Personal information
- Full name: Yuri Oliveira Ribeiro
- Date of birth: 24 January 1997 (age 29)
- Place of birth: Switzerland
- Height: 1.80 m (5 ft 11 in)
- Positions: Left-back; wing-back;

Team information
- Current team: Blackburn Rovers
- Number: 4

Youth career
- 2006–2010: Escola Os Craques
- 2010–2012: Braga
- 2012–2016: Benfica

Senior career*
- Years: Team / Apps / (Gls)
- 2015–2017: Benfica B / 47 / (0)
- 2016–2019: Benfica / 0 / (0)
- 2017–2018: → Rio Ave (loan) / 25 / (1)
- 2019–2021: Nottingham Forest / 52 / (1)
- 2021–2024: Legia Warsaw / 63 / (1)
- 2024–2025: Braga / 9 / (0)
- 2025–: Blackburn Rovers / 43 / (0)

International career
- 2012–2013: Portugal U16 / 10 / (0)
- 2013–2014: Portugal U17 / 15 / (1)
- 2015: Portugal U18 / 5 / (0)
- 2015–2016: Portugal U19 / 13 / (0)
- 2016–2017: Portugal U20 / 10 / (0)
- 2016–2018: Portugal U21 / 13 / (0)

= Yuri Ribeiro =

Footballer (born 1997)

Yuri Oliveira Ribeiro (born 24 January 1997) is a Portuguese professional footballer who plays as a left-back or wing-back for club Blackburn Rovers.

==Club career==
===Benfica===
Born in Switzerland to Portuguese migrant parents, Ribeiro moved to Vieira do Minho, Braga District at the age of two. He started playing football at Escola Os Craques, joined Braga's academy four years later and, at the age of 13, signed for Benfica, where he went on to finish his development and win the 2013 national championship.

Ribeiro made his senior debut for Benfica's reserves on 29 May 2015, starting in a 2–1 home win over Vitória de Guimarães B in the Segunda Liga. He started the following season as a backup to Pedro Rebocho, but was called to action when the latter injured himself at Varzim.

Ribeiro first appeared in official matches with the first team on 14 December 2016, playing the entire 3–0 away victory over Real Massamá in the round of 16 of the Taça de Portugal. On 3 January 2017, he also started against Vizela in the Taça da Liga (4–0 win at the Estádio da Luz in the group stage).

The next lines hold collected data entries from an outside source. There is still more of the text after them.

`src/rtl/mseq_pkg.sv`:
```
// Shared opcodes and microword field-position helpers for the microsequencer.
package mseq_pkg;

   localparam int OP_W = 3;

   localparam logic [OP_W-1:0] OP_DECODE = 3'd0;
   localparam logic [OP_W-1:0] OP_CONT   = 3'd1;
   localparam logic [OP_W-1:0] OP_JUMP   = 3'd2;
   localparam logic [OP_W-1:0] OP_CJUMP  = 3'd3;
   localparam logic [OP_W-1:0] OP_WAIT   = 3'd4;
   localparam logic [OP_W-1:0] OP_CALL   = 3'd5;
   localparam logic [OP_W-1:0] OP_RET    = 3'd6;
   localparam logic [OP_W-1:0] OP_CRET   = 3'd7;

   // Condition-select width; never below one bit so the field always exists.
   function automatic int sel_width(input int ncond);
      return (ncond <= 2) ? 1 : $clog2(ncond);
   endfunction

   // Field positions, counted down from the top of the microword.
   function automatic int op_msb(input int word_w);
      return word_w - 1;
   endfunction

   function automatic int inv_bit(input int word_w);
      return word_w - 4;
   endfunction

   function automatic int sel_msb(input int word_w);
      return word_w - 5;
   endfunction

   // Smallest microword that still holds OP, INV, SEL and TGT without overlap.
   function automatic int min_word_w(input int addr_w, input int sel_w);
      return 4 + sel_w + addr_w;
   endfunction

   // Stack pointer must be able to hold STACK_DEPTH itself (the full state).
   function automatic int sp_width(input int depth);
      return (depth < 1) ? 1 : $clog2(depth + 1);
   endfunction

   // Entry index width for the stack storage array.
   function automatic int idx_width(input int depth);
      return (depth <= 2) ? 1 : $clog2(depth);
   endfunction

endpackage

```
`src/rtl/mseq_stack.sv`:
```
// Return-address LIFO for microsubroutine CALL/RET. Push when full and pop
// when empty are ignored here; the caller raises the sticky error flags.
module mseq_stack
   import mseq_pkg::*;
#(
   parameter int ADDR_W      = 7,
   parameter int STACK_DEPTH = 4
) (
   input  logic              Clk,
   input  logic              reset,
   input  logic              push,
   input  logic              pop,
   input  logic [ADDR_W-1:0] din,
   output logic [ADDR_W-1:0] dout,
   output logic              full,
   output logic              empty
);

   localparam int SP_W  = sp_width(STACK_DEPTH);
   localparam int IDX_W = idx_width(STACK_DEPTH);

   logic [ADDR_W-1:0] r_mem [0:STACK_DEPTH-1];
   logic [SP_W-1:0]   r_sp;
   logic [IDX_W-1:0]  w_wr_idx;
   logic [IDX_W-1:0]  w_top_idx;

   assign full      = (r_sp == SP_W'(STACK_DEPTH));
   assign empty     = (r_sp == '0);
   assign w_wr_idx  = IDX_W'(r_sp);
   assign w_top_idx = IDX_W'(r_sp - 1'b1);
   assign dout      = empty ? '0 : r_mem[w_top_idx];

   // Pointer update and entry write; entries need no reset since sp gates them.
   always_ff @(posedge Clk) begin
      if (reset) begin
         r_sp <= '0;
      end else if (push && !full) begin
         r_mem[w_wr_idx] <= din;
         r_sp            <= r_sp + 1'b1;
      end else if (pop && !empty) begin
         r_sp <= r_sp - 1'b1;
      end
   end

endmodule

```
`src/rtl/microsequencer_stack.sv`:
```
// Microprogrammed control sequencer: writable microstore, registered
// state/control word, conditional next-address logic and a CALL/RET stack.
module microsequencer_stack
   import mseq_pkg::*;
#(
   parameter int ADDR_W      = 7,
   parameter int WORD_W      = 33,
   parameter int NCOND       = 4,
   parameter int STACK_DEPTH = 4
) (
   input  logic              Clk,
   input  logic              reset,
   input  logic [ADDR_W-1:0] decode_addr,
   input  logic [NCOND-1:0]  cond_in,
   input  logic              ms_we,
   input  logic [ADDR_W-1:0] ms_waddr,
   input  logic [WORD_W-1:0] ms_wdata,
   output logic [ADDR_W-1:0] state,
   output logic [WORD_W-1:0] ctrl,
   output logic              stack_ovf,
   output logic              stack_unf
);

   localparam int SEL_W   = sel_width(NCOND);
   localparam int DEPTH   = 2 ** ADDR_W;
   localparam int OP_MSB  = op_msb(WORD_W);
   localparam int INV_BIT = inv_bit(WORD_W);
   localparam int SEL_MSB = sel_msb(WORD_W);

   generate
      if (WORD_W < min_word_w(ADDR_W, SEL_W)) begin : g_word_w_check
         $error("microsequencer_stack: WORD_W too small for OP/INV/SEL/TGT fields");
      end
   endgenerate

   logic [WORD_W-1:0] r_mem [0:DEPTH-1];
   logic [ADDR_W-1:0] r_state;
   logic [WORD_W-1:0] r_ctrl;
   logic              r_ovf;
   logic              r_unf;

   logic [OP_W-1:0]   w_op;
   logic              w_inv;
   logic [SEL_W-1:0]  w_sel;
   logic [ADDR_W-1:0] w_tgt;
   logic [ADDR_W-1:0] w_inc;
   logic              w_cond_raw;
   logic              w_cond;
   logic [ADDR_W-1:0] w_next;
   logic              w_push;
   logic              w_pop;
   logic [ADDR_W-1:0] w_pop_addr;
   logic              w_full;
   logic              w_empty;

   assign w_op  = r_ctrl[OP_MSB -: OP_W];
   assign w_inv = r_ctrl[INV_BIT];
   assign w_sel = r_ctrl[SEL_MSB -: SEL_W];
   assign w_tgt = r_ctrl[ADDR_W-1:0];
   assign w_inc = r_state + 1'b1;   // wraps at the top of the microstore

   // Condition mux; selects past the last input read as 0 before inversion.
   always_comb begin
      w_cond_raw = 1'b0;
      if (int'(w_sel) < NCOND) w_cond_raw = cond_in[w_sel];
   end

   assign w_cond = w_cond_raw ^ w_inv;

   // Next-address mux plus stack requests for the current microword.
   always_comb begin
      w_next = w_inc;
      w_push = 1'b0;
      w_pop  = 1'b0;
      case (w_op)
         OP_DECODE: w_next = decode_addr;
         OP_CONT:   w_next = w_inc;
         OP_JUMP:   w_next = w_tgt;
         OP_CJUMP:  w_next = w_cond ? w_tgt : w_inc;
         OP_WAIT:   w_next = w_cond ? w_inc : r_state;
         OP_CALL: begin
            w_next = w_tgt;   // jump is taken even when the push is dropped
            w_push = 1'b1;
         end
         OP_RET: begin
            w_next = w_empty ? '0 : w_pop_addr;
            w_pop  = 1'b1;
         end
         OP_CRET: begin
            if (w_cond) begin
               w_next = w_empty ? '0 : w_pop_addr;
               w_pop  = 1'b1;
            end
         end
         default: w_next = w_inc;
      endcase
   end

   mseq_stack #(
      .ADDR_W      (ADDR_W),
      .STACK_DEPTH (STACK_DEPTH)
   ) u_stack (
      .Clk   (Clk),
      .reset (reset),
      .push  (w_push),
      .pop   (w_pop),
      .din   (w_inc),
      .dout  (w_pop_addr),
      .full  (w_full),
      .empty (w_empty)
   );

   // Microstore write port; reset does not block loading.
   always_ff @(posedge Clk) begin
      if (ms_we) r_mem[ms_waddr] <= ms_wdata;
   end

   // State and control register; a same-cycle write to the fetched address
   // is not forwarded, so ctrl takes the old word.
   always_ff @(posedge Clk) begin
      if (reset) begin
         r_state <= '0;
         r_ctrl  <= r_mem[0];
      end else begin
         r_state <= w_next;
         r_ctrl  <= r_mem[w_next];
      end
   end

   // Sticky stack error flags, cleared only by reset.
   always_ff @(posedge Clk) begin
      if (reset) begin
         r_ovf <= 1'b0;
         r_unf <= 1'b0;
      end else begin
         if (w_push && w_full)  r_ovf <= 1'b1;
         if (w_pop  && w_empty) r_unf <= 1'b1;
      end
   end

   assign state     = r_state;
   assign ctrl      = r_ctrl;
   assign stack_ovf = r_ovf;
   assign stack_unf = r_unf;

endmodule

```
`config.mk`:
```
export PLATFORM = sky130hd
export DESIGN_NAME = microsequencer_stack
export DESIGN_NICKNAME = d
export VERILOG_FILES = /design/src/rtl/mseq_pkg.sv /design/src/rtl/mseq_stack.sv /design/src/rtl/microsequencer_stack.sv
export SDC_FILE = /design/constraint.sdc
export NUM_CORES = 2
export LEC_CHECK = 0
export ABC_CLOCK_PERIOD_IN_PS = 5100
export CAP_MARGIN = 20
export CELL_PAD_IN_SITES_DETAIL_PLACEMENT = 1
export CELL_PAD_IN_SITES_GLOBAL_PLACEMENT = 2
export CORE_MARGIN = 3
export CORE_UTILIZATION = 45
export DETAILED_ROUTE_END_ITERATION = 12
export HOLD_SLACK_MARGIN = 0.08
export PLACE_DENSITY = 0.81
export SLEW_MARGIN = 15
export SYNTH_ARGS = -nofsm -noshare
export SYNTH_HDL_FRONTEND = slang
export SYNTH_MEMORY_MAX_BITS = 65536
export SYNTH_SLANG_ARGS = --single-unit
```
`constraint.sdc`:
```
create_clock -name Clk -period 5.1 [get_ports Clk]
set_clock_uncertainty 0.2 [all_clocks]
set_input_delay 1.275 -clock Clk [delete_from_list [all_inputs] [get_ports Clk]]
set_output_delay 1.275 -clock Clk [all_outputs]
set_load 0.005 [all_outputs]
```
==> out/qor.yml <==
run_status:
  status: "finished, violations left"
  violations: "setup timing"
drt:
  vias: 121000
  viasPerCell: 6.26
  wl_per_cell_um: 33.3
  finalWirelength_um: 642000
  drcViolationCount: 0
  first_pass_iters: 8
  first_iter_violations: 16500
  antenna_left: 0
yosys:
  async_reset_ff_frac: 0
  ys_warn_count: 0
  netlist_area_sq_um: 171000
  synth_top_area_frac: 0.748
  synth_nets: 13000
  synth_flop_cell: "edfxtp_1"
  synth_area_per_cell_sq_um: 13.2
  synth_area_leaders: "edfxtp_1, nand2_1, nand3_1"
  synth_edf_count: 4252
  seq_area_frac_synth: 0.753
  yosysTopAreaCell: "edfxtp_1"
  synth_most_common_cell: "edfxtp_1"
  synthTopCellsByCount: "edfxtp_1, nand2_1, nand3_1"
  synth_cells: 13000
  synth_cell_type_count: 77
  ys_seq_elements: 4297
grt:
  antenna_found_initial: 56
  grt-ovfl-total: 0
  grt_pass1_wl_um: 905000
  grt_pass1_vias: 124000
  gr-usage-all-layers: 0.323
  grt_max_degree: 129
worst_setup_path:
  arrival_ns: 5.82
  cp_max_fo: 28
  cpPeakStageDelay_ns: 0.67
  r2r_start: "ctrl[28]$_DFF_P_"
  rrSetupSlack_ns: -0.08
  timing.rr.end: "ctrl[21]$_DFF_P_"
  slowest_stage: "a31oi_1"
  critPathKind: "reg2reg"
  cpMostUsedCell: "buf_4"
  worst_r2r_path_depth: 18
  end_kind: "register"
  start_kind: "register"
  cp_data_required_time_ns: 5.74
  path_cells: "buf_4, mux2i_2, buf_4, mux2i_4, nand3_1, a221oi_4, a21o_4, buf_4, buf_4, buf_12, buf_12, buf_4, nand3_1, a31oi_1, o21ai_0, buf_4, nor4_4, a221oi_2"
placement:
  detailed_place_hpwl_um: 395000
  port_buffers: 95
  place.gp.congestion: 0.946
cts:
  h-tree-depth: 5
  clock_latency_ns: 1.02
  clockBufferDepth: 4
  cts_tree: "done"
  cts.root.buffer_cell: "clkbuf_16"
  path_clk_slew_ns: 0.06
  cts_sinks: 4297
  numCtsBuffers: 444
timing:
  min_period_ns: 5.18
  fin_setup_tns_ns: -0.182
  drv_slew: 0
  hold_viol: 0
  worst_slack_ns: -0.0849
  relSlewSlack: 0.0654
  period_share: 1.02
  setup_viol: 4
  max_clock_freq_ghz: 0.193
  worst_pin_slew_ns: 1.40
flow_run:
  cap_violations: 0
floorplan:
  die_area_sq_um: 387000
  start_util: 0.453
  core_sq_um: 377000
  die_y_um: 622
  ioPinCount: 96
  die_x_um: 622
  num_rows: 225
final_layout:
  drive_gt1_frac: 0.157
  num-fill-cells: 36900
  multi_input_area_sq_um: 39400
  fin_nets: 14000
  area_delta_synth_final_pct: 19.2
  register_area_sq_um: 129000
hold_path:
  min_path_cells: 1
  hp-class: "reg2reg"
  hold_start: "stack_ovf$_SDFFE_PP0P_"
  whs_endpoint: "stack_ovf$_SDFFE_PP0P_"
## sequential cells by signal (all words and copies together), names as in the netlist
| signal | cells |
|---|---|
| u_stack.r_sp | 3 |
| ctrl | 33 |
| state | 7 |
| stack_ovf | 1 |
| r_mem | 4224 |
| u_stack.r_mem | 28 |
| stack_unf | 1 |
## cell families after synthesis
logic type | count (synthesis) | synth area share
multiplexers | 57 | 0.00492
AND/OR/NAND/NOR | 6437 | 0.161
XOR/XNOR | 8 | 0.000410
adder cells (fa/ha/maj) | 6 | 0.000440
flip-flops | 4297 | 0.753
buffers and inverters | 921 | 0.0258
AO/OA/AOI/OAI | 1252 | 0.0542
## final cells by class
cell class | instances | area share
clock inverter | 253 | 0.0114
clock buffer | 562 | 0.0574
inverter | 32 | 0.000590
antenna | 12 | 0.000148
sequential | 4297 | 0.632
timing repair buffer | 1405 | 0.0742
tap | 4994 | 0.0307
multi-input combinational | 7760 | 0.194
## critical path: cells and delay by family, from the launching register on
kind            cells  cell delay, ns
compound gates      5            1.61
buf+inv             8            1.62
flops               1            0.31
mux                 2            0.57
simple gates        3            0.66
## placed cells by master, fill, tap and decap left out, drive strengths merged, types with 23 or more instances in the layout
cell type      netlist  routed
and3               443     443
nor2               213     213
clkdlybuf4s50        0      57
nor3                35      35
bufinv               0      36
dfxtp               45      45
a22oi               39      39
clkbuf             274     570
o21ai              146     146
mux2i               34      34
o22ai               38      38
nand2             4120    4120
nand3             1499    1499
clkinv               1     196
a211oi              43      43
a311oi             406     406
a21oi              153     153
a32oi               77      77
inv                 31      44
a221oi              23      23
buf                615    1333
edfxtp            4252    4252
nor4                27      27
nand4               45      45
a31oi              251     251
## metrics by stage
stage                     setup slack, ns  area [sq um]  std cells  hold slack [ns]  utilization
after floorplan                     0.337        171000      13000            0.259            -
after global placement              -2.85        188000      18400            0.295        0.499
after detailed placement            -1.95        188000      18500            0.307        0.500
after CTS                         -0.0335        203000      19300            0.321        0.538
after global routing              -0.0187        203000      19300            0.326        0.540
final                             -0.0849        204000      19300            0.314        0.540
## metal layers
metal  vias up  part of all wire  global-route usage
met4        24             0.058               0.162
met5         -           0.00025                   0
li1      49900                 -                   -
met2      6874              0.46               0.504
met3      1350              0.11              0.0738
met1     62800              0.38               0.425
## worst max path at each step
stage	startpoint	to	cells after the start
after floorplan	ms_waddr[5]	r_mem[48][0]$_DFFE_PP_	5
after global placement	cond_in[2]	ctrl[3]$_DFF_P_	18
after detailed placement	cond_in[0]	ctrl[21]$_DFF_P_	18
after CTS	cond_in[2]	ctrl[3]$_DFF_P_	20
after global routing	ctrl[28]$_DFF_P_	ctrl[21]$_DFF_P_	18
final	ctrl[28]$_DFF_P_	ctrl[21]$_DFF_P_	18
## what timing repair did
action / in CTS / in global routing
cloned: 3 / 8
hold buffers: 0 / 0
endpoints found under the setup margin: 28 / 30
resized for setup: 75 / 75
buffers inserted: 11 / 18
pin swaps: 23 / 23
Power is left out: the tool's default activity adds up to more than one toggle a clock period on the data nets, which glitch-free logic cannot reach.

On 30 June 2017, Ribeiro joined Rio Ave on a season-long loan deal. His maiden appearance in the Primeira Liga took place on 7 August, in a 1–0 home defeat of Belenenses. He totalled 29 games in his year in Vila do Conde, and scored a first career goal in a 2–0 home win over Boavista the following 21 January.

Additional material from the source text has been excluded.